[Date Prev][Date Next][Thread Prev][Thread Next][Date Index][Thread Index]
[ossec-list] Re: POP3 brute force rule not firing
- To: ossec-list@xxxxxxxxxxxxxxxx
- Subject: [ossec-list] Re: POP3 brute force rule not firing
- From: Steve West <stevewest15@xxxxxxxxx>
- Date: Wed, 15 Aug 2007 14:42:18 -0400
- Dkim-signature: a=rsa-sha1; c=relaxed/relaxed; d=gmail.com; s=beta; h=domainkey-signature:received:received:message-id:date:from:reply-to:user-agent:mime-version:to:subject:references:in-reply-to:content-type:content-transfer-encoding; b=As+kbasSO0YamKRElvEr8hQSOKnP3uI9MmKwVsm0ZN2Rz/DSOFy4UYN1VITgKriZZWbBFNIcuqSzFbvb9AyUOZA/wjiYnUBTzXwTaMeUZHoY34KRDwzI0Znj1UiuJH9LMQ3Oen+3LI0NbG8kq5dsYvoCBvpObsJN3bC/n+4JT94=
Hi Dave,
Thank you so much for all of your help!
Just for clarification, our vpopmail logs do NOT have the http:// stuff
which I'm seeing being added in your reply.
It seems that the OSSEC decoder might need a new rule or updating to
catch pop3 brute force attacks where the attacker doesn't send a domain
name (ie user@:69.3.64.3 ... rather than alan@xxxxxxxxxxxxxx: 69.3.64.3).
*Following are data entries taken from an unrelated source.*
$ cat src/fsw_regs.svh
// status and control word layout, instruction codes and timing counts
`ifndef FSW_REGS_SVH
`define FSW_REGS_SVH

// ----------------------------------------------------------------
// status word bit positions
// ----------------------------------------------------------------
`define FSW_WIP          0
`define FSW_WEL          1
`define FSW_BP_LO        2
`define FSW_BP_HI        6
`define FSW_SRP0         7
`define FSW_SRP1         8
`define FSW_QE           9
`define FSW_PROGRAM_PAUSED_FLAG         10
`define FSW_LB_LO        11
`define FSW_LB_HI        13
`define FSW_CMP          14
`define FSW_ERASE_PAUSED_FLAG         15
`define FSW_DRV_LO       21
`define FSW_DRV_HI       22

// ----------------------------------------------------------------
// reset value and write masks
// ----------------------------------------------------------------
`define FSW_STATUS_RST   24'h000000
`define FSW_WR_MASK      24'h607BFC
`define FSW_LB_MASK      24'h003800
`define FSW_LOCK_SW      2'h0
`define FSW_LOCK_HW      2'h1
`define FSW_LOCK_PWR     2'h2

// ----------------------------------------------------------------
// instruction codes
// ----------------------------------------------------------------
`define FSW_OP_WREN      8'h06
`define FSW_OP_WRDI      8'h04
`define FSW_OP_RDSR1     8'h05
`define FSW_OP_RDSR2     8'h35
`define FSW_OP_RDSR3     8'h15
`define FSW_OP_WRSR1     8'h01
`define FSW_OP_WRSR2     8'h31
`define FSW_OP_WRSR3     8'h11
`define FSW_OP_PP        8'h02
`define FSW_OP_QPP       8'h32
`define FSW_OP_SE        8'h20
`define FSW_OP_BE32      8'h52
`define FSW_OP_BE64      8'hD8
`define FSW_OP_CE1       8'hC7
`define FSW_OP_CE2       8'h60
`define FSW_OP_SUSP      8'h75
`define FSW_OP_RESUME    8'h7A
`define FSW_OP_DPD       8'hB9
`define FSW_OP_REL       8'hAB
`define FSW_OP_RSTEN     8'h66
`define FSW_OP_RST       8'h99
`define FSW_OP_QOR       8'h6B
`define FSW_OP_QIOR      8'hEB
`define FSW_OP_QWR       8'hE7

// ----------------------------------------------------------------
// timing
// ----------------------------------------------------------------
`define FSW_OP_CYCLES    200

`endif

$ cat src/fsw_pkg.sv
// types shared by the status and write-protect logic
package fsw_pkg;
	typedef enum logic [1:0] {FR_WAIT, FR_IDLE, FR_SEL} fsw_frame_t;
	typedef enum logic [2:0] {OP_NONE, OP_PROG, OP_SECT, OP_BLK32, OP_BLK64, OP_CHIP, OP_SUSP, OP_RESUME} fsw_op_t;
endpackage

$ cat src/fsw_status_ctrl.sv
// serial flash status word, write-enable latch and write-protection policy
//
// Function
// - busy flag is 1 while program, erase or status write runs, else 0
// - with write latch clear, status write, program and erase are refused
// - five area guard bits written only by status write; guarded region blocks program/erase
// - area guard bits change only outside the hardware-protected lock state
// - full erase only with low three guard bits all 0/invert 0 or all 1/invert 1
// - four-lane enable 0: pins are write guard and pause; 1: data lanes
// - otp lock bits S13..S11 default 0, set one by one, never cleared
// - guard invert S14 default 0, inverts the guarded region selection
// - suspend sets erase paused S15 or program paused S10; both read-only
// - resume or power cycle clears both suspend flags
// - drive strength 00 100%, 01 75%, 10 50%, 11 25%
// - lock mode 00: status write accepted whenever write latch is 1, no operation is busy or suspended and deep power-down is off
// - lock mode 01 with write guard pin low and four-lane enable 0: status word locked
// - lock mode 01 with write guard pin high: write accepted with latch set
// - lock mode 10 refuses status writes until power cycle, which returns 00
// - lock mode 11 refuses every status write permanently
// - in deep power-down only the release instruction is obeyed
// - write enable sets latch; power-up, disable, writes, erases, reset clear it
// - four-lane read and program obeyed only with four-lane enable set
`timescale 1ns/100ps
`include "fsw_regs.svh"

module fsw_status_ctrl #(
	parameter int OP_CYCLES = `FSW_OP_CYCLES
) (
	input  wire logic            clk,
	input  wire logic            sys_rst,
	input  wire logic            pwr_cycle,
	input  wire logic            spi_sclk,
	input  wire logic            spi_cs_n,
	input  wire logic            spi_si,
	input  wire logic            write_guard_n,
	output logic                 spi_so,
	output logic                 spi_so_oe,
	output logic [23:0]          status_word,
	output logic                 array_go,
	output fsw_pkg::fsw_op_t     array_op,
	output logic [23:0]          array_addr,
	output logic                 quad_read_go,
	output logic                 quad_lanes,
	output logic [1:0]           output_strength_sel
);

	localparam int CW = $clog2(OP_CYCLES + 1);

	if (OP_CYCLES < 1 || OP_CYCLES > 4096)
	begin : g_bad_cycles
		$error("OP_CYCLES out of range");
	end

	// ----------------------------------------------------------------
	// functions
	// ----------------------------------------------------------------
	function automatic logic fsw_guarded(input logic [23:0] a, input logic [4:0] bp, input logic cmp);
		logic [23:0] m;
		logic        hit;
		m   = 24'hFFFFFF;
		hit = 1'b0;
		if (bp[2:0] == 3'h7)
			hit = 1'b1;
		else if (bp[2:0] != 3'h0)
		begin
			// sector-sized areas saturate at 32 KB
			if (bp[4])
				m = 24'hFFFFFF << (12 + ((bp[2:0] > 3'h4) ? 3 : int'(bp[2:0]) - 1));
			else
				m = 24'hFFFFFF << (17 + int'(bp[2:0]));
			hit = bp[3] ? ((a & m) == 24'h0) : ((a & m) == m);
		end
		return hit ^ cmp;
	endfunction

	function automatic logic [7:0] fsw_byte(input logic [23:0] s, input logic [1:0] idx);
		return (idx == 2'h2) ? s[23:16] : (idx == 2'h1) ? s[15:8] : s[7:0];
	endfunction

	// ----------------------------------------------------------------
	// state
	// ----------------------------------------------------------------
	logic                  sclk_s1, sclk_s2, sclk_q;
	logic                  cs_s1, cs_s2;
	logic                  si_s1, si_s2;
	logic                  wg_s1, wg_s2;
	fsw_pkg::fsw_frame_t   frame, next_frame;
	logic [5:0]            bit_cnt;
	logic [31:0]           shift_in;
	logic [7:0]            opcode;
	logic [23:0]           addr_q;
	logic [23:0]           status, next_status;
	logic [CW-1:0]         busy_cnt, next_busy_cnt;
	logic                  op_erase, next_op_erase;
	logic                  dpd, next_dpd;
	logic                  rst_armed, next_rst_armed;
	logic                  next_go;
	fsw_pkg::fsw_op_t      next_op;
	logic [7:0]            out_sr;
	logic [2:0]            out_cnt;
	logic [1:0]            rd_idx;
	logic                  rd_active;

	// ----------------------------------------------------------------
	// decode
	// ----------------------------------------------------------------
	wire       sclk_rise = sclk_s2 & ~sclk_q;
	wire       sclk_fall = ~sclk_s2 & sclk_q;
	wire       in_sel    = (frame == fsw_pkg::FR_SEL);
	wire       end_ev    = in_sel & cs_s2;
	wire       op_strobe = in_sel & ~cs_s2 & sclk_rise & (bit_cnt == 6'd7);
	wire [7:0] in_byte   = {shift_in[6:0], si_s2};
	wire       write_in_progress_flag       = status[`FSW_WIP];
	wire       write_latch_flag       = status[`FSW_WEL];
	wire       qe        = status[`FSW_QE];
	wire       cmp       = status[`FSW_CMP];
	wire [4:0] bp        = status[`FSW_BP_HI:`FSW_BP_LO];
	wire [1:0] lock_mode = {status[`FSW_SRP1], status[`FSW_SRP0]};
	wire       sus_any   = status[`FSW_ERASE_PAUSED_FLAG] | status[`FSW_PROGRAM_PAUSED_FLAG];
	wire       len8      = (bit_cnt == 6'd8);

	// the guard pin counts only while it is not a data lane
	wire hw_locked = (lock_mode == `FSW_LOCK_HW) & ~qe & ~wg_s2;
	wire lock_ok   = (lock_mode == `FSW_LOCK_SW) | ((lock_mode == `FSW_LOCK_HW) & ~hw_locked);
	wire wr_ok     = write_latch_flag & ~write_in_progress_flag & lock_ok;
	wire ce_ok     = ((bp[2:0] == 3'h0) & ~cmp) | ((bp[2:0] == 3'h7) & cmp);
	wire addr_hit  = fsw_guarded(addr_q, bp, cmp);
	wire arr_ok    = write_latch_flag & ~write_in_progress_flag & ~sus_any & ~dpd;

	wire is_prog  = (opcode == `FSW_OP_PP) | ((opcode == `FSW_OP_QPP) & qe);
	wire is_se    = (opcode == `FSW_OP_SE);
	wire is_b32   = (opcode == `FSW_OP_BE32);
	wire is_b64   = (opcode == `FSW_OP_BE64);
	wire is_ce    = (opcode == `FSW_OP_CE1) | (opcode == `FSW_OP_CE2);
	wire go_prog  = end_ev & is_prog & (bit_cnt >= 6'd40) & arr_ok & ~addr_hit;
	wire go_erase = end_ev & (is_se | is_b32 | is_b64) & (bit_cnt == 6'd32) & arr_ok & ~addr_hit;
	wire go_chip  = end_ev & is_ce & len8 & arr_ok & ce_ok;

	wire wr1     = (opcode == `FSW_OP_WRSR1);
	wire wr2     = (opcode == `FSW_OP_WRSR2);
	wire wr3     = (opcode == `FSW_OP_WRSR3);
	wire wr_len  = (wr1 & ((bit_cnt == 6'd16) | (bit_cnt == 6'd24))) | ((wr2 | wr3) & (bit_cnt == 6'd16));
	wire wrsr_ev = end_ev & wr_len & ~dpd & ~sus_any;
	wire wrsr_go = wrsr_ev & wr_ok;

	wire [23:0] wr_data = wr3 ? {shift_in[7:0], 16'h0000}
	                    : wr2 ? {8'h00, shift_in[7:0], 8'h00}
	                    : (bit_cnt == 6'd24) ? {8'h00, shift_in[7:0], shift_in[15:8]}
	                    : {16'h0000, shift_in[7:0]};
	wire [23:0] wr_sel  = wr3 ? 24'hFF0000 : wr2 ? 24'h00FF00 : (bit_cnt == 6'd24) ? 24'h00FFFF : 24'h0000FF;
	wire [23:0] wr_mask = wr_sel & `FSW_WR_MASK;
	// otp bits can only be ORed in
	wire [23:0] written = (status & ~wr_mask) | (wr_data & wr_mask) | (status & `FSW_LB_MASK);

	wire cmd1      = end_ev & len8 & ~dpd;
	wire do_wren   = cmd1 & (opcode == `FSW_OP_WREN) & ~write_in_progress_flag;
	wire do_wrdi   = cmd1 & (opcode == `FSW_OP_WRDI);
	wire do_susp   = cmd1 & (opcode == `FSW_OP_SUSP) & write_in_progress_flag & ~sus_any;
	wire do_resume = cmd1 & (opcode == `FSW_OP_RESUME) & sus_any;
	wire do_dpd    = cmd1 & (opcode == `FSW_OP_DPD) & ~write_in_progress_flag;
	wire do_rel    = end_ev & (bit_cnt >= 6'd8) & (opcode == `FSW_OP_REL);
	wire do_rsten  = cmd1 & (opcode == `FSW_OP_RSTEN);
	wire do_rst    = cmd1 & (opcode == `FSW_OP_RST) & rst_armed;

	wire       rd_hit  = (in_byte == `FSW_OP_RDSR1) | (in_byte == `FSW_OP_RDSR2) | (in_byte == `FSW_OP_RDSR3);
	wire [1:0] rd_next = (in_byte == `FSW_OP_RDSR3) ? 2'h2 : (in_byte == `FSW_OP_RDSR2) ? 2'h1 : 2'h0;
	wire       qrd_hit = (in_byte == `FSW_OP_QOR) | (in_byte == `FSW_OP_QIOR) | (in_byte == `FSW_OP_QWR);

	// ----------------------------------------------------------------
	// link sampling and frame tracking
	// ----------------------------------------------------------------
	always_ff @(posedge clk)
	begin
		{sclk_s1, sclk_s2, sclk_q} <= {spi_sclk, sclk_s1, sclk_s2};
		{cs_s1, cs_s2}             <= {spi_cs_n, cs_s1};
		{si_s1, si_s2}             <= {spi_si, si_s1};
		{wg_s1, wg_s2}             <= {write_guard_n, wg_s1};
	end

	// select only after chip select has been seen high
	always_comb
	begin
		next_frame = frame;
		case (frame)
			fsw_pkg::FR_WAIT: if (cs_s2) next_frame = fsw_pkg::FR_IDLE;
			fsw_pkg::FR_IDLE: if (!cs_s2) next_frame = fsw_pkg::FR_SEL;
			fsw_pkg::FR_SEL:  if (cs_s2) next_frame = fsw_pkg::FR_IDLE;
			default:          next_frame = fsw_pkg::FR_WAIT;
		endcase
	end

	always_ff @(posedge clk)
	begin
		if (sys_rst || pwr_cycle)
			frame <= fsw_pkg::FR_WAIT;
		else
			frame <= next_frame;
		if (sys_rst || !in_sel)
			bit_cnt <= 6'd0;
		else if (sclk_rise && bit_cnt != 6'd63)
			bit_cnt <= bit_cnt + 6'd1;
		if (sys_rst)
			shift_in <= 32'h0;
		else if (in_sel && sclk_rise)
			shift_in <= {shift_in[30:0], si_s2};
		if (sys_rst)
			opcode <= 8'h00;
		else if (op_strobe)
			opcode <= in_byte;
		if (sys_rst)
			addr_q <= 24'h0;
		else if (in_sel && sclk_rise && bit_cnt == 6'd31)
			addr_q <= {shift_in[22:0], si_s2};
	end

	// ----------------------------------------------------------------
	// status word update
	// ----------------------------------------------------------------
	always_comb
	begin
		next_status    = status;
		next_busy_cnt  = busy_cnt;
		next_op_erase  = op_erase;
		next_dpd       = dpd;
		next_rst_armed = end_ev ? do_rsten : rst_armed;
		next_go        = 1'b0;
		next_op        = fsw_pkg::OP_NONE;
		if (write_in_progress_flag)
		begin
			if (busy_cnt <= CW'(1))
			begin
				next_status[`FSW_WIP] = 1'b0;
				next_busy_cnt         = '0;
			end
			else
				next_busy_cnt = busy_cnt - CW'(1);
		end
		if (wrsr_go)
			next_status = written;
		if (go_prog || go_erase || go_chip || wrsr_go)
		begin
			next_status[`FSW_WEL] = 1'b0;
			next_status[`FSW_WIP] = 1'b1;
			next_busy_cnt         = CW'(OP_CYCLES);
			next_op_erase         = ~go_prog & ~wrsr_go;
			next_go               = ~wrsr_go;
			// a status write starts no array work, so the op code stays idle
			next_op               = wrsr_go ? fsw_pkg::OP_NONE
			                      : go_prog ? fsw_pkg::OP_PROG : go_chip ? fsw_pkg::OP_CHIP
			                      : is_se ? fsw_pkg::OP_SECT : is_b32 ? fsw_pkg::OP_BLK32 : fsw_pkg::OP_BLK64;
		end
		if (do_wren)
			next_status[`FSW_WEL] = 1'b1;
		if (do_wrdi || do_rst)
			next_status[`FSW_WEL] = 1'b0;
		if (do_susp)
		begin
			next_status[`FSW_ERASE_PAUSED_FLAG] = op_erase;
			next_status[`FSW_PROGRAM_PAUSED_FLAG] = ~op_erase;
			next_status[`FSW_WIP]  = 1'b0;
			next_go                = 1'b1;
			next_op                = fsw_pkg::OP_SUSP;
		end
		if (do_resume)
		begin
			next_status[`FSW_ERASE_PAUSED_FLAG] = 1'b0;
			next_status[`FSW_PROGRAM_PAUSED_FLAG] = 1'b0;
			next_status[`FSW_WIP]  = 1'b1;
			next_go                = 1'b1;
			next_op                = fsw_pkg::OP_RESUME;
		end
		if (do_dpd)
			next_dpd = 1'b1;
		if (do_rel)
			next_dpd = 1'b0;
		if (pwr_cycle)
		begin
			// nonvolatile fields survive, except lock mode 10, which returns to 00; volatile state restarts
			next_status[`FSW_WEL]  = 1'b0;
			next_status[`FSW_WIP]  = 1'b0;
			next_status[`FSW_ERASE_PAUSED_FLAG] = 1'b0;
			next_status[`FSW_PROGRAM_PAUSED_FLAG] = 1'b0;
			if (lock_mode == `FSW_LOCK_PWR)
			begin
				next_status[`FSW_SRP1] = 1'b0;
				next_status[`FSW_SRP0] = 1'b0;
			end
			next_busy_cnt  = '0;
			next_dpd       = 1'b0;
			next_rst_armed = 1'b0;
			next_go        = 1'b0;
			next_op        = fsw_pkg::OP_NONE;
		end
	end

	always_ff @(posedge clk)
	begin
		if (sys_rst)
		begin
			status       <= `FSW_STATUS_RST;
			busy_cnt     <= '0;
			op_erase     <= 1'b0;
			dpd          <= 1'b0;
			rst_armed    <= 1'b0;
			array_go     <= 1'b0;
			array_op     <= fsw_pkg::OP_NONE;
			array_addr   <= 24'h0;
			quad_read_go <= 1'b0;
		end
		else
		begin
			status       <= next_status;
			busy_cnt     <= next_busy_cnt;
			op_erase     <= next_op_erase;
			dpd          <= next_dpd;
			rst_armed    <= next_rst_armed;
			array_go     <= next_go;
			array_op     <= next_op;
			array_addr   <= addr_q;
			quad_read_go <= op_strobe & qrd_hit & qe & ~dpd;
		end
	end

	assign status_word         = status;
	assign quad_lanes          = status[`FSW_QE];
	assign output_strength_sel = status[`FSW_DRV_HI:`FSW_DRV_LO];

	// ----------------------------------------------------------------
	// status readout, repeats the live byte until deselect
	// ----------------------------------------------------------------
	always_ff @(posedge clk)
	begin
		if (sys_rst || !in_sel || cs_s2)
		begin
			rd_active <= 1'b0;
			spi_so_oe <= 1'b0;
			spi_so    <= 1'b0;
			out_sr    <= 8'h00;
			out_cnt   <= 3'h0;
			rd_idx    <= 2'h0;
		end
		else if (op_strobe)
		begin
			rd_active <= rd_hit & ~dpd;
			rd_idx    <= rd_next;
			out_sr    <= fsw_byte(status, rd_next);
			out_cnt   <= 3'h0;
		end
		else if (sclk_fall && rd_active)
		begin
			spi_so    <= out_sr[7];
			spi_so_oe <= 1'b1;
			out_sr    <= (out_cnt == 3'h7) ? fsw_byte(status, rd_idx) : {out_sr[6:0], 1'b0};
			out_cnt   <= out_cnt + 3'h1;
		end
	end

	wire go_wr = array_go && array_op != fsw_pkg::OP_SUSP && array_op != fsw_pkg::OP_RESUME;
endmodule // fsw_status_ctrl

$ cat config.mk
export PLATFORM = sky130hd
export DESIGN_NAME = fsw_status_ctrl
export DESIGN_NICKNAME = d
export VERILOG_FILES = /design/src/fsw_pkg.sv /design/src/fsw_status_ctrl.sv
export VERILOG_INCLUDE_DIRS = /design/src
export SDC_FILE = /design/constraint.sdc
export NUM_CORES = 1
export LEC_CHECK = 0
export ABC_CLOCK_PERIOD_IN_PS = 7870
export BUFFER_PORTS_ARGS = -buffer_cell sky130_fd_sc_hd__buf_2
export CAP_MARGIN = 20
export CELL_PAD_IN_SITES_DETAIL_PLACEMENT = 1
export CELL_PAD_IN_SITES_GLOBAL_PLACEMENT = 2
export CORE_ASPECT_RATIO = 1.4
export CORE_MARGIN = 1
export CORE_UTILIZATION = 39
export DETAILED_ROUTE_END_ITERATION = 16
export HOLD_SLACK_MARGIN = 0.06
export PLACE_DENSITY = 0.93
export SLEW_MARGIN = 20
export SYNTH_ARGS = -nofsm -noshare
export SYNTH_HDL_FRONTEND = slang
export SYNTH_SLANG_ARGS = --single-unit
$ cat constraint.sdc
create_clock -name clk -period 7.87 [get_ports clk]
set_input_delay 1.1805 -clock clk [delete_from_list [all_inputs] [get_ports clk]]
set_output_delay 1.1805 -clock clk [all_outputs]
set_load 0.005 [all_outputs]
Yosys cells after proc, flatten, opt, wreduce, memory -nomap -nowiden
Index checks and enable logic that the tools add are counted.
W data, S select, Z words.
- logic and storage cells: 262
- output and inout bits: 58
- input bits: 7
- bits in registers: 152
- $add $sub $neg: 6
- order comparisons: 4
- reductions and logical operators: 30
- multiplexer cells: 50
- equality and inequality tests: 44
- bitwise operators: 92
- shift operators: 2
- operator list (operator ; count):
    $mux W24 ; 4
    $mux W16 ; 5
    $mux W8 ; 10
    $and A1 B1 Y1 ; 56
    $eq A8 B8 Y1 const B ; 7
    $and A24 B24 Y24 ; 2
    $eq A8 B7 Y1 const B ; 6
    $add A5 B32 Y32 const A ; 1
    $eq A8 B6 Y1 const B ; 4
    $mux W32 ; 1
    $shl A24 B32 Y24 const A ; 1
    $and A24 B23 Y24 ; 1
    $eq A24 B24 Y1 ; 1
    $eq A8 B3 Y1 const B ; 3
    $logic_not A24 Y1 ; 1
    $mux W3 ; 8
    $not A23 Y24 ; 1
    $or A24 B14 Y24 ; 1
    $or A24 B24 Y24 ; 1
    $shl A24 B6 Y24 const A ; 1
    $mux W23 ; 1
    $eq A6 B5 Y1 const B ; 3
    $eq A8 B5 Y1 const B ; 2
    $not A1 Y1 ; 15
    other kinds (35) ; 92

Depth between registers and ports, before layout
- depth after elaboration: 21
- depth in mapped cells: 18
- mapped depth without buffers: 15

Least setup slack after synthesis
OpenSTA, ideal clock, no wires.
- path kind: reg-to-reg
- from: register with a tool-made name
- to: register array_go
- required time: 7.745 ns
- period minus slack after synthesis: 3.944 ns
- setup slack: 3.926 ns
- setup time: 0.125 ns
- arrival time: 3.819 ns
- cell stages (with the launch flop): 17
- buffers on the path: 1
- cells stage by stage: dfxtp_1 > clkbuf_1 > inv_1 > ha_1 > inv_1 > ha_1 > nor4_1 > inv_1 > ha_1 > and2b_1 > o221a_4 > o2bb2ai_1 > or3_4 > o41a_1 > a32oi_4 > a21oi_1 > o41a_1
- RTL lines (element ; RTL line ; text):
    end signal, assigned ; fsw_status_ctrl.sv:317 ; array_go <= next_go;
    end, declared ; fsw_status_ctrl.sv:39 ; output logic array_go,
Daniel, can the decoder vpopmail rules be edited to catch something like
the following:
user@:x.x.x.x
user@somedomain:x.x.x.x
I think this is achievable if the regex is changed to:
(\S+)@\S*:(\d+.\d+.\d+.\d+)$
What do u think? Can anyone else see a problem with this? So, the
decoder rule would be as follows:
<decoder name="vpopmail-notfound">
<parent>vpopmail</parent>
<prematch>^vchkpw-pop3: vpopmail user not </prematch>
<regex offset="after_prematch">^found
(\S+)@\S*:(\d+.\d+.\d+.\d+)$</regex>
<order>user, srcip</order>
</decoder>
And lastly, how can I add custom decoder rules that would survive OSSEC
updates?
thx,
SW
Dave Lowe wrote:
> Hi Steve
>
> Sorry, I was wrong. I cant get the brute force rule (RuleID 9952) to fire.
> I have tried and tried again. No luck.
> I threw 20-30 of the rule 9902 which alerted fine, but didn't trigger
> rule 9952.
>
> Then I took a look at the decoder and the rule.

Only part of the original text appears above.